Exercise goal: Retype, word for word, every line of the records below starting at the one that contains "stage / std cells / power [mW] / utilization" and ending at the one that contains "6_report: 531 / 3.449 / 0.5562"; include both of those lines and nothing more.

Records for processing START

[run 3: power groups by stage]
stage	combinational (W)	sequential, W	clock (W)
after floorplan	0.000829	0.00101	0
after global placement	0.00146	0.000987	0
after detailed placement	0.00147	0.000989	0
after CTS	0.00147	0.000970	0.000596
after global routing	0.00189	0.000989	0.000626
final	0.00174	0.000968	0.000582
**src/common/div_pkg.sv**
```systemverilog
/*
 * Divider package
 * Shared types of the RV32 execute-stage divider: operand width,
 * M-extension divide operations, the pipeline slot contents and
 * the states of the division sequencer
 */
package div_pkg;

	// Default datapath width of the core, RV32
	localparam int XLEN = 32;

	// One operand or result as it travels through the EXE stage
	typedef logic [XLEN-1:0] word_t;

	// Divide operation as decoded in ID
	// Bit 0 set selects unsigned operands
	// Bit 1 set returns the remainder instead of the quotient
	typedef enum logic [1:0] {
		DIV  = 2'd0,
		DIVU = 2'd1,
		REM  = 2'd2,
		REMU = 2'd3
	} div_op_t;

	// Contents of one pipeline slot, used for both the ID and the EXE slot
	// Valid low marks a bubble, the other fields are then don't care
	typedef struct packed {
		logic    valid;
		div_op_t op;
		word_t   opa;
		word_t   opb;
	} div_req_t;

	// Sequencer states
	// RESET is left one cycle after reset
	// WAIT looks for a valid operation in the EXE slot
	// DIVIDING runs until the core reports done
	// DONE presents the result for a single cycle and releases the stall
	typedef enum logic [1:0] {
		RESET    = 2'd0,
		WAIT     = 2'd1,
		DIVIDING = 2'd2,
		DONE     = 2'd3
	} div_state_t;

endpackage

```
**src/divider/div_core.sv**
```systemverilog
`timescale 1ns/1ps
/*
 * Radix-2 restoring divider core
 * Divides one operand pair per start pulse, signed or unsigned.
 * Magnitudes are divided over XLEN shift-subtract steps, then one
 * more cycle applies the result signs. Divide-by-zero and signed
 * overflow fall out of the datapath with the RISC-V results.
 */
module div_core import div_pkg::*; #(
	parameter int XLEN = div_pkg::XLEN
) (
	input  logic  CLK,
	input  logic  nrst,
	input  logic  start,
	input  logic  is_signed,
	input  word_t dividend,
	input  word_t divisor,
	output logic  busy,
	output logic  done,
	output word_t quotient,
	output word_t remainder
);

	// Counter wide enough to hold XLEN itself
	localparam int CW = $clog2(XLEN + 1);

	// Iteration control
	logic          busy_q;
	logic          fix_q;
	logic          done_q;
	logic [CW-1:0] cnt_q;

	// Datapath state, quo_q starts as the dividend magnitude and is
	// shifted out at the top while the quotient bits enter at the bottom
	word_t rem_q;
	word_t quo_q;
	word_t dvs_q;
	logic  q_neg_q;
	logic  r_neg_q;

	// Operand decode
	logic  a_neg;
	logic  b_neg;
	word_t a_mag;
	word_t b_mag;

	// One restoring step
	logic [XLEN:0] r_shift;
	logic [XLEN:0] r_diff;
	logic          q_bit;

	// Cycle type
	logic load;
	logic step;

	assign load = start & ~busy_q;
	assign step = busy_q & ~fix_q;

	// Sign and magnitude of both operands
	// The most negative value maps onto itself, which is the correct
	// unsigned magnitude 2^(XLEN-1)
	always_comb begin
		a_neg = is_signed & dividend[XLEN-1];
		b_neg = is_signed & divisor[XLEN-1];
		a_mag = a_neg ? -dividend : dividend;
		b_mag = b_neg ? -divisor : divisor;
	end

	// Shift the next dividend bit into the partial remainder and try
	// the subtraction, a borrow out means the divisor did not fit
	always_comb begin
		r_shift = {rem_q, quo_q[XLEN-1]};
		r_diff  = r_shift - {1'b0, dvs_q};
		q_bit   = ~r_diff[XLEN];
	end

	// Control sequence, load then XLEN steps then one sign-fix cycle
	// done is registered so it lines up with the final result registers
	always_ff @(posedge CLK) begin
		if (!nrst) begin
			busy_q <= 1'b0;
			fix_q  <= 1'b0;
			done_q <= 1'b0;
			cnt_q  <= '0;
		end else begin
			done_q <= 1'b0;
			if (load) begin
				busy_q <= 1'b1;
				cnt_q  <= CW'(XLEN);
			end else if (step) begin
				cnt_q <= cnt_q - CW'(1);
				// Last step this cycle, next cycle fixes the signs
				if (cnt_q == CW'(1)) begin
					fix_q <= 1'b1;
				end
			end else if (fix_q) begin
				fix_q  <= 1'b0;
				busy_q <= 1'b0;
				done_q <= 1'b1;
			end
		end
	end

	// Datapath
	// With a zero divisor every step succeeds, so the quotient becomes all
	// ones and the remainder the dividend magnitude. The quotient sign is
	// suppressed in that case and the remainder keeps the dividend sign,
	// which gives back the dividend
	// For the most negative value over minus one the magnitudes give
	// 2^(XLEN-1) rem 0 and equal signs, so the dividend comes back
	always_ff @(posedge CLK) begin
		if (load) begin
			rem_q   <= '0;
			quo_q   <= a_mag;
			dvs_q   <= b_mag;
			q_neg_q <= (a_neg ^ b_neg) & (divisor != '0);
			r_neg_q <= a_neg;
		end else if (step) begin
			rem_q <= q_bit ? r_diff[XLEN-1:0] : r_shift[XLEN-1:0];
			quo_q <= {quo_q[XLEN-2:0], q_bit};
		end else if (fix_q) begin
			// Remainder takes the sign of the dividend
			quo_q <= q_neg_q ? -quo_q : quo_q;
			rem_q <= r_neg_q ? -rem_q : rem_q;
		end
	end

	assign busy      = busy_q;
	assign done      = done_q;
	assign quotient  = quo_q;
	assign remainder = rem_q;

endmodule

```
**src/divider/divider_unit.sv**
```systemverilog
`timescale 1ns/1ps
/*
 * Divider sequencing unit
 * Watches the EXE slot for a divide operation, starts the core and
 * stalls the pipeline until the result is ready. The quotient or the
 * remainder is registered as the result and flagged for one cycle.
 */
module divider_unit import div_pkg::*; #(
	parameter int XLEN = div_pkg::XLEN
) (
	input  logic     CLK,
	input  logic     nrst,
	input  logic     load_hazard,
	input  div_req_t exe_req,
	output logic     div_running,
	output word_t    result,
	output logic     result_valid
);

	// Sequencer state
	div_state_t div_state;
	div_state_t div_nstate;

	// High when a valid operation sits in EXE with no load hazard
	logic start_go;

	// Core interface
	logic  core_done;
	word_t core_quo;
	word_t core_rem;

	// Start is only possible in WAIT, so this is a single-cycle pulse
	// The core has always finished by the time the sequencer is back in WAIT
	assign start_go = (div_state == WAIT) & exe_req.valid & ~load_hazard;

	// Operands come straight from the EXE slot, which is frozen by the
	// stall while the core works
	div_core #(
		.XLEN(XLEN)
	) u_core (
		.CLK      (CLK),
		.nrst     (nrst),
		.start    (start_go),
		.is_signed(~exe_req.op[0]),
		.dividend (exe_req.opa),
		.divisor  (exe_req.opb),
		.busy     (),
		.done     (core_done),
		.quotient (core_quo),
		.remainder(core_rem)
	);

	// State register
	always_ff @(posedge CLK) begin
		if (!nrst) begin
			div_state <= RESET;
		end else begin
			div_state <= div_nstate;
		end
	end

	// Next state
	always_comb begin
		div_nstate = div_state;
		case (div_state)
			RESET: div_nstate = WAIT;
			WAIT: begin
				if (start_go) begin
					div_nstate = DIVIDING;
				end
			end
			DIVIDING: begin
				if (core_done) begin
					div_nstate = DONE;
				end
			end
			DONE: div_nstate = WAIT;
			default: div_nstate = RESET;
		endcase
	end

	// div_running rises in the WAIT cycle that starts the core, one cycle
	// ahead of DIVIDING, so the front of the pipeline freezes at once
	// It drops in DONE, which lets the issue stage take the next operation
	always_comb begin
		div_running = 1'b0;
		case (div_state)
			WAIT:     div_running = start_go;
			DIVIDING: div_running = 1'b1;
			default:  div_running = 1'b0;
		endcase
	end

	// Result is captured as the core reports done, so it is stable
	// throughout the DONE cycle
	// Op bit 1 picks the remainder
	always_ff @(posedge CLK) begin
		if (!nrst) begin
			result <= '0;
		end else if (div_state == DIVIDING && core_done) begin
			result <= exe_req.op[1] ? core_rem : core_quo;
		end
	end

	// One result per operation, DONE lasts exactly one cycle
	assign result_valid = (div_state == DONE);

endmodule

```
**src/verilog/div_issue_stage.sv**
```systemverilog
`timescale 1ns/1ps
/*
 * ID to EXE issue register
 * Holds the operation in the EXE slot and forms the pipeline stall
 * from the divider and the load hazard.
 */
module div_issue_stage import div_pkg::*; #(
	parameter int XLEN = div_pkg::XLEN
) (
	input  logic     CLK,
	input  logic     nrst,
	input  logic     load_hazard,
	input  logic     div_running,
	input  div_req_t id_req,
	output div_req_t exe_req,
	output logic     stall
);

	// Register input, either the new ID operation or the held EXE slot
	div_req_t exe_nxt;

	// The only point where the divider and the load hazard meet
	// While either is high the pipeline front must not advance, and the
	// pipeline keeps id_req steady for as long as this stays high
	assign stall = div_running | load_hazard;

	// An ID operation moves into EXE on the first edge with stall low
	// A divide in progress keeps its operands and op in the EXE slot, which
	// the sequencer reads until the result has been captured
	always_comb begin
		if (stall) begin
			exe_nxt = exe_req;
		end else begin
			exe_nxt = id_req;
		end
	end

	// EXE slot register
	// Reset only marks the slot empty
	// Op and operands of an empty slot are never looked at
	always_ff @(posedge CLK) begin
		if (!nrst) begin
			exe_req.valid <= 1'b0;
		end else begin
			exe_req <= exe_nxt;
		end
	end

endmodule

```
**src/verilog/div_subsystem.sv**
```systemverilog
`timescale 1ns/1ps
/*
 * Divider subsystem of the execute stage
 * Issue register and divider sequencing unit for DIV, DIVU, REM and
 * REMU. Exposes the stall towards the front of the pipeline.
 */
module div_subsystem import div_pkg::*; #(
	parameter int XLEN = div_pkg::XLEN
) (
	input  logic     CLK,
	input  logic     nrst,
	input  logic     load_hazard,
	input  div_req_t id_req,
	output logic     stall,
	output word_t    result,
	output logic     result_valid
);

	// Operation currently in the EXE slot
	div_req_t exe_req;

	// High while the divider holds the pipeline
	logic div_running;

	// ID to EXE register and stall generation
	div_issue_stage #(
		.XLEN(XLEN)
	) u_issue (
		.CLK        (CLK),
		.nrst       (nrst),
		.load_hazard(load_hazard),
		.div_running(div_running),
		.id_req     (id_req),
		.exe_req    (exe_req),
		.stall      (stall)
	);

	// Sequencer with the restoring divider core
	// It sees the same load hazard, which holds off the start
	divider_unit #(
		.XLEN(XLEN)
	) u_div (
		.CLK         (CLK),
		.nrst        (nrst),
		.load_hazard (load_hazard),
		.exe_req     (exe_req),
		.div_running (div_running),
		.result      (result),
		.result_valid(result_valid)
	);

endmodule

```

Records for processing END
Records for processing START

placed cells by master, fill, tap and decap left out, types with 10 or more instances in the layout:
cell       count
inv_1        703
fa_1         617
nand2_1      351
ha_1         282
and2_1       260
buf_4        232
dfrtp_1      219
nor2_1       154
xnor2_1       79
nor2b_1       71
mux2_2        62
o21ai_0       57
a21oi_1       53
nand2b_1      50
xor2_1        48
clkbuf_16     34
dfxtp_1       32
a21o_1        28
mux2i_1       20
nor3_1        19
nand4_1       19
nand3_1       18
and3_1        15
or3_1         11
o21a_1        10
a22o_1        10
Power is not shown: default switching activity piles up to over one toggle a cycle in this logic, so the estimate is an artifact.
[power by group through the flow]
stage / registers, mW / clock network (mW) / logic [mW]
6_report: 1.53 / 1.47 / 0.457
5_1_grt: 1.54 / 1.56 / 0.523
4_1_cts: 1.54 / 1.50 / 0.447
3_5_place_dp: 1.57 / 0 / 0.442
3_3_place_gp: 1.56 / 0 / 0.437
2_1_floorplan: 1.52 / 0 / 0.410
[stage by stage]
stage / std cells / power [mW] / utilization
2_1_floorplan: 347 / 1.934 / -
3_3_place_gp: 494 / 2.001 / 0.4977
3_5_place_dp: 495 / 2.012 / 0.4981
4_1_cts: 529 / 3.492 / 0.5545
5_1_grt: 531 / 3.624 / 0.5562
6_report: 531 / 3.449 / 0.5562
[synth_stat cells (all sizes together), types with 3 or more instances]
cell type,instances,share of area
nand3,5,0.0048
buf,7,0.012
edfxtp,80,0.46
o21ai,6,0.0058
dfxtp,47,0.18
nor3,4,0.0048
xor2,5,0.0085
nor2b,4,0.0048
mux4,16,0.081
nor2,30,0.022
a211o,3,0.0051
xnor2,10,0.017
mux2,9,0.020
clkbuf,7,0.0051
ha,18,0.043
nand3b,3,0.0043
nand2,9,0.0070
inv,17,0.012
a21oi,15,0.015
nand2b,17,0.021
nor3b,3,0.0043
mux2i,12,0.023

Records for processing END
Records for processing START

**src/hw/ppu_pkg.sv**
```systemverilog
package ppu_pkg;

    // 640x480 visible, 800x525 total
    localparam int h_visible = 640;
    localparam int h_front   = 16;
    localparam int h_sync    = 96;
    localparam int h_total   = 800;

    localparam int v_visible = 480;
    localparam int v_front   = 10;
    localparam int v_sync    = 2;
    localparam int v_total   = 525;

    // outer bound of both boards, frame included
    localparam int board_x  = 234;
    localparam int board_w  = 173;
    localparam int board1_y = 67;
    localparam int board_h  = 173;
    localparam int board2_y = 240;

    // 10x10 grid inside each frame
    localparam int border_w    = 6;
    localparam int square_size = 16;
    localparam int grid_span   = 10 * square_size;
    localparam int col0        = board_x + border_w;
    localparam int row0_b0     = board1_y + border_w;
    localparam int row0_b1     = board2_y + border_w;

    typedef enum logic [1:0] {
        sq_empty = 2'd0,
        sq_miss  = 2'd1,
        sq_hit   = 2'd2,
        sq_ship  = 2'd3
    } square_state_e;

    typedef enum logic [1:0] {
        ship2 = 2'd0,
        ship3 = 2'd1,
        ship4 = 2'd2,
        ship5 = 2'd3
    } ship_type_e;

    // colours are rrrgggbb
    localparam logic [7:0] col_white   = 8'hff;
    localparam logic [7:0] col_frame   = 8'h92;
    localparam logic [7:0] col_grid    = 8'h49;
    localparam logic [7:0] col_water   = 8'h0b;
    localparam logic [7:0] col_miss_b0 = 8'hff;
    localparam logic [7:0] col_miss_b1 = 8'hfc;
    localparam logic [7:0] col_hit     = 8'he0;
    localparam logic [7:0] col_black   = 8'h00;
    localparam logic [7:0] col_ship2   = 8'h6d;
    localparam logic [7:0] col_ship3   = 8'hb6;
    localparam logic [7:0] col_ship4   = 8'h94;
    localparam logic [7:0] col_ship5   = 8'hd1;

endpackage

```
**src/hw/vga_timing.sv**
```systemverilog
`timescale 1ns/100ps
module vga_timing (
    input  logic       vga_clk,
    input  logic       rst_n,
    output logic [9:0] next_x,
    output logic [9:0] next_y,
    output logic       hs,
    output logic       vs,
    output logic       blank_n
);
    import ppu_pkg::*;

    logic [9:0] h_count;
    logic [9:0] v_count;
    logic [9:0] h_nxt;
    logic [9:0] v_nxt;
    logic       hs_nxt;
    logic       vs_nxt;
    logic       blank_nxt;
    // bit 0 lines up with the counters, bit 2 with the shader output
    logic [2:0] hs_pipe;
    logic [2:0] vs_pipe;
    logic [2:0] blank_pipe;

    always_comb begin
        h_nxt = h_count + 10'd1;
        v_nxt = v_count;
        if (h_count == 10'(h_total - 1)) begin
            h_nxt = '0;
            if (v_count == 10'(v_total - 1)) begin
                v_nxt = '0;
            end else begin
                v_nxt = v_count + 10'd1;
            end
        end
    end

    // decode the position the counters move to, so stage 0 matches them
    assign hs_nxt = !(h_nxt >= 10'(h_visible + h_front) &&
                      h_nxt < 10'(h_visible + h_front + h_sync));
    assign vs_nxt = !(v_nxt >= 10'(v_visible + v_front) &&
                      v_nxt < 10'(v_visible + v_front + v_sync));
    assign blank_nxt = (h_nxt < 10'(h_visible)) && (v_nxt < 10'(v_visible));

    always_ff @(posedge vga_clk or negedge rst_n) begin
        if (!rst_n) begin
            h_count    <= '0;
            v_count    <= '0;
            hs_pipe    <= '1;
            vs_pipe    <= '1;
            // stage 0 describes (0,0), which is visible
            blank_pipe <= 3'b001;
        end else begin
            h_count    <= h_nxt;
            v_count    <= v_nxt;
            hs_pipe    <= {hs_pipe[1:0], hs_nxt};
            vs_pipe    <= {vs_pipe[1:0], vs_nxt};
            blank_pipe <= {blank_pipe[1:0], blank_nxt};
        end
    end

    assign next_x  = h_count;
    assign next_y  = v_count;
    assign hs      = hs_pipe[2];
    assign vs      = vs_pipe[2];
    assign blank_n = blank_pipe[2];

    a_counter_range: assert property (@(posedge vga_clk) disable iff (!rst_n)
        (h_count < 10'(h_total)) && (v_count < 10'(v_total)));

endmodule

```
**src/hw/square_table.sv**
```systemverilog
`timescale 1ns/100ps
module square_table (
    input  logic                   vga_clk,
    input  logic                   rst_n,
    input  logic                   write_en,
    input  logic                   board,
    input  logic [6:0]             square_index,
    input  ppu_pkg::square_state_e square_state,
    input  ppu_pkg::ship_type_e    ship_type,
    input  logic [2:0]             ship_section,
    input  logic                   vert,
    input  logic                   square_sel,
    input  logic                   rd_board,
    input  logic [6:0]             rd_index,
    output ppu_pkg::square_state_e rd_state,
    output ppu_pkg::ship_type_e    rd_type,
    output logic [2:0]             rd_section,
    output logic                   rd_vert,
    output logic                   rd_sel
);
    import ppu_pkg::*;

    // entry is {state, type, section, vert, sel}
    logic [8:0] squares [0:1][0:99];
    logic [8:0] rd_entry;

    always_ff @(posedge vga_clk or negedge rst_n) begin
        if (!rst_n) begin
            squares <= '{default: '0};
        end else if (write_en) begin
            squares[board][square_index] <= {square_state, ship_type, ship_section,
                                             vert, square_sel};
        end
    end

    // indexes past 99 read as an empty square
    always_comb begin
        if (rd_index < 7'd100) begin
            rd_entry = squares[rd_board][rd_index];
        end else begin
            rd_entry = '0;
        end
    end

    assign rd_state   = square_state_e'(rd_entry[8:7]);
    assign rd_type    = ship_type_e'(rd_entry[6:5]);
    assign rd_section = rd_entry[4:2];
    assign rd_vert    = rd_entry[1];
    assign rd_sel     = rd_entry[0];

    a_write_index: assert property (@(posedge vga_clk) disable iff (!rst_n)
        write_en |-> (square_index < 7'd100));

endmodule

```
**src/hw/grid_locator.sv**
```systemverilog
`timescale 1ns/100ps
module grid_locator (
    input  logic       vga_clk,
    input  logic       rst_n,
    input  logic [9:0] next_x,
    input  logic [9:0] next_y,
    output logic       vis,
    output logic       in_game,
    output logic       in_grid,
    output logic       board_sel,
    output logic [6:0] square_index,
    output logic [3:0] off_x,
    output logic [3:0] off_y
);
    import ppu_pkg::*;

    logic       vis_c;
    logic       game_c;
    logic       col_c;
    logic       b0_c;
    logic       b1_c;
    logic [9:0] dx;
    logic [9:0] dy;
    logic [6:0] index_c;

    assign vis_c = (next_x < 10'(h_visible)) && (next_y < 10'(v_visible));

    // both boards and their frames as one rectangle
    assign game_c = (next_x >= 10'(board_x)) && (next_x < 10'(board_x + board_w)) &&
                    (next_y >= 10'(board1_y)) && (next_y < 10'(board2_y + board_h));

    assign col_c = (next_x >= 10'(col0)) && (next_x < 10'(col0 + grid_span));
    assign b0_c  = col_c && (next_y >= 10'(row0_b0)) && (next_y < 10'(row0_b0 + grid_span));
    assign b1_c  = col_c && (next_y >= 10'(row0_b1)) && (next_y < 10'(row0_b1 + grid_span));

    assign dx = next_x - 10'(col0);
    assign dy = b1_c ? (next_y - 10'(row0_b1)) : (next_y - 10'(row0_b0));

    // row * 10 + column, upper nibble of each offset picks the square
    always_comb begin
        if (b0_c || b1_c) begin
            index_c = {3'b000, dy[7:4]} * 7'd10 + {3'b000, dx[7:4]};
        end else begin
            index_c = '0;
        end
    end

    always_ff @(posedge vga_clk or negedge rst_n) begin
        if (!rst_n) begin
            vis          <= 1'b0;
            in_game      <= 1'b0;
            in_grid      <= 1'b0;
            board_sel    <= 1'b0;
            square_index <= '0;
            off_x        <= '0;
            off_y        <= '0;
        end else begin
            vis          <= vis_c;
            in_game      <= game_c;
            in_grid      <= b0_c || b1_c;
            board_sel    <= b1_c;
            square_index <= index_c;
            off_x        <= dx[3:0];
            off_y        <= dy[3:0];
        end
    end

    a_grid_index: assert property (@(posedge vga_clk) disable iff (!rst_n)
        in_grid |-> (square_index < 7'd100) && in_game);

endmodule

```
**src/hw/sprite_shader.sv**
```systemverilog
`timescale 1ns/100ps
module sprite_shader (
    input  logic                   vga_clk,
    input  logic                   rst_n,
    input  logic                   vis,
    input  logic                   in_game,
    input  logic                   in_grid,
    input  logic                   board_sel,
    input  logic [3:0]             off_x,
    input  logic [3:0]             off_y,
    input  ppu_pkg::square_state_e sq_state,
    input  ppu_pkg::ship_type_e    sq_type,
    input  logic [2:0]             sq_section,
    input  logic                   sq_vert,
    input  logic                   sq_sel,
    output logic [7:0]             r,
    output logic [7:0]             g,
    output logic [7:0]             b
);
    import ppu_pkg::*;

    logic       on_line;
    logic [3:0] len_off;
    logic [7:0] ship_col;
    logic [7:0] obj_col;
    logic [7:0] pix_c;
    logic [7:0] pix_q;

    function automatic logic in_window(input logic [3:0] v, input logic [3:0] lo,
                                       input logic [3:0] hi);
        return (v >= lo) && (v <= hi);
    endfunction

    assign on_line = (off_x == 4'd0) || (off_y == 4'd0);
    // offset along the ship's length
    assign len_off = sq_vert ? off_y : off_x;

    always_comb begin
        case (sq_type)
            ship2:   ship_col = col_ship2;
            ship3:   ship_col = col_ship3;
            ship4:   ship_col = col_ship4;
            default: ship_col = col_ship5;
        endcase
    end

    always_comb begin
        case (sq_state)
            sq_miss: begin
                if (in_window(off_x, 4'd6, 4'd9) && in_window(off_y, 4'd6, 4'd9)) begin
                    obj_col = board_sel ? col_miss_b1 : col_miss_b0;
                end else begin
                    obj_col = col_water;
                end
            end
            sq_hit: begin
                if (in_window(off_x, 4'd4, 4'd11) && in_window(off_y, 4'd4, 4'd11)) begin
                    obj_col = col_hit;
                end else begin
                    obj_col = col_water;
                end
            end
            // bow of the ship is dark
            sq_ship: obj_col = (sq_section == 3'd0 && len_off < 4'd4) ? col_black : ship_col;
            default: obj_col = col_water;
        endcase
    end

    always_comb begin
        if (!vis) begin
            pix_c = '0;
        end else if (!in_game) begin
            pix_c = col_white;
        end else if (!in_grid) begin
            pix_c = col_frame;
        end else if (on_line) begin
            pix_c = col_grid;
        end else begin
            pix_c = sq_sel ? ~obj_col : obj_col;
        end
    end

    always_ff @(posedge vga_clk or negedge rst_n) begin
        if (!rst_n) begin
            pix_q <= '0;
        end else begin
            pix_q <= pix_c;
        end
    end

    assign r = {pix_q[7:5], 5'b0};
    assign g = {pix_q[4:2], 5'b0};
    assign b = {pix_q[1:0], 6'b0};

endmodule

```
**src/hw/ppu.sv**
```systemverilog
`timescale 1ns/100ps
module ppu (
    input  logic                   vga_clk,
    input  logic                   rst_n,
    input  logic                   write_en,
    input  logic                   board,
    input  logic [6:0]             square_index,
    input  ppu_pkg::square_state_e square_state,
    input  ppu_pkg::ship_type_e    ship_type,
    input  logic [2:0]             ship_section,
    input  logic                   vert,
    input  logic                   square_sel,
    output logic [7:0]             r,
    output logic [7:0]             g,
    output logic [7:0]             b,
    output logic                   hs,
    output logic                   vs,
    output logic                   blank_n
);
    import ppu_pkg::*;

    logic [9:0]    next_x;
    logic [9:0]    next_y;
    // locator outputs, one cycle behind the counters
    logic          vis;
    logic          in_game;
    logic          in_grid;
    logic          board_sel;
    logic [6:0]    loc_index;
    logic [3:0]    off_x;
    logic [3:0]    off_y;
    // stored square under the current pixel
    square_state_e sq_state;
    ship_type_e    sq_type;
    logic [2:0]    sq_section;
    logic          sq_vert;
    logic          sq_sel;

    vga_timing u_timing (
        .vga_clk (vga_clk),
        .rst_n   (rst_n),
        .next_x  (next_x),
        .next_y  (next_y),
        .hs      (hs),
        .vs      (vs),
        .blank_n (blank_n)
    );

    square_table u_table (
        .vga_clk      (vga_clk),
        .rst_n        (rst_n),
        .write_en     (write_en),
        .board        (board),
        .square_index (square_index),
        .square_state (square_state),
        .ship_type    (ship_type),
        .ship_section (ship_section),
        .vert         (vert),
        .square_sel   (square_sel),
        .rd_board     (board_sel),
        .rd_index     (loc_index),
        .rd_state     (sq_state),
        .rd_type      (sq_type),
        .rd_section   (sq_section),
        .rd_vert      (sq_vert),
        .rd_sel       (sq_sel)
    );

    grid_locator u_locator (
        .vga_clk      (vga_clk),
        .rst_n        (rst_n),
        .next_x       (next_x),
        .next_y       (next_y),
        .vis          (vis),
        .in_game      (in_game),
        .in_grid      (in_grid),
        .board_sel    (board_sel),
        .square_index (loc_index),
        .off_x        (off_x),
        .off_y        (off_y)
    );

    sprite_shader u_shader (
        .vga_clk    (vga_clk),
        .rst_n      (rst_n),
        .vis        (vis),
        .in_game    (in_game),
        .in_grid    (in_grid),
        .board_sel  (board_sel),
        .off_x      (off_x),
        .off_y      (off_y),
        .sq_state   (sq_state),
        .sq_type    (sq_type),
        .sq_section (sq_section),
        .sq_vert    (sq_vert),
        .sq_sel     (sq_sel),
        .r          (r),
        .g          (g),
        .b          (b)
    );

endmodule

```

Records for processing END

Solution to this task:
stage / std cells / power [mW] / utilization
2_1_floorplan: 347 / 1.934 / -
3_3_place_gp: 494 / 2.001 / 0.4977
3_5_place_dp: 495 / 2.012 / 0.4981
4_1_cts: 529 / 3.492 / 0.5545
5_1_grt: 531 / 3.624 / 0.5562
6_report: 531 / 3.449 / 0.5562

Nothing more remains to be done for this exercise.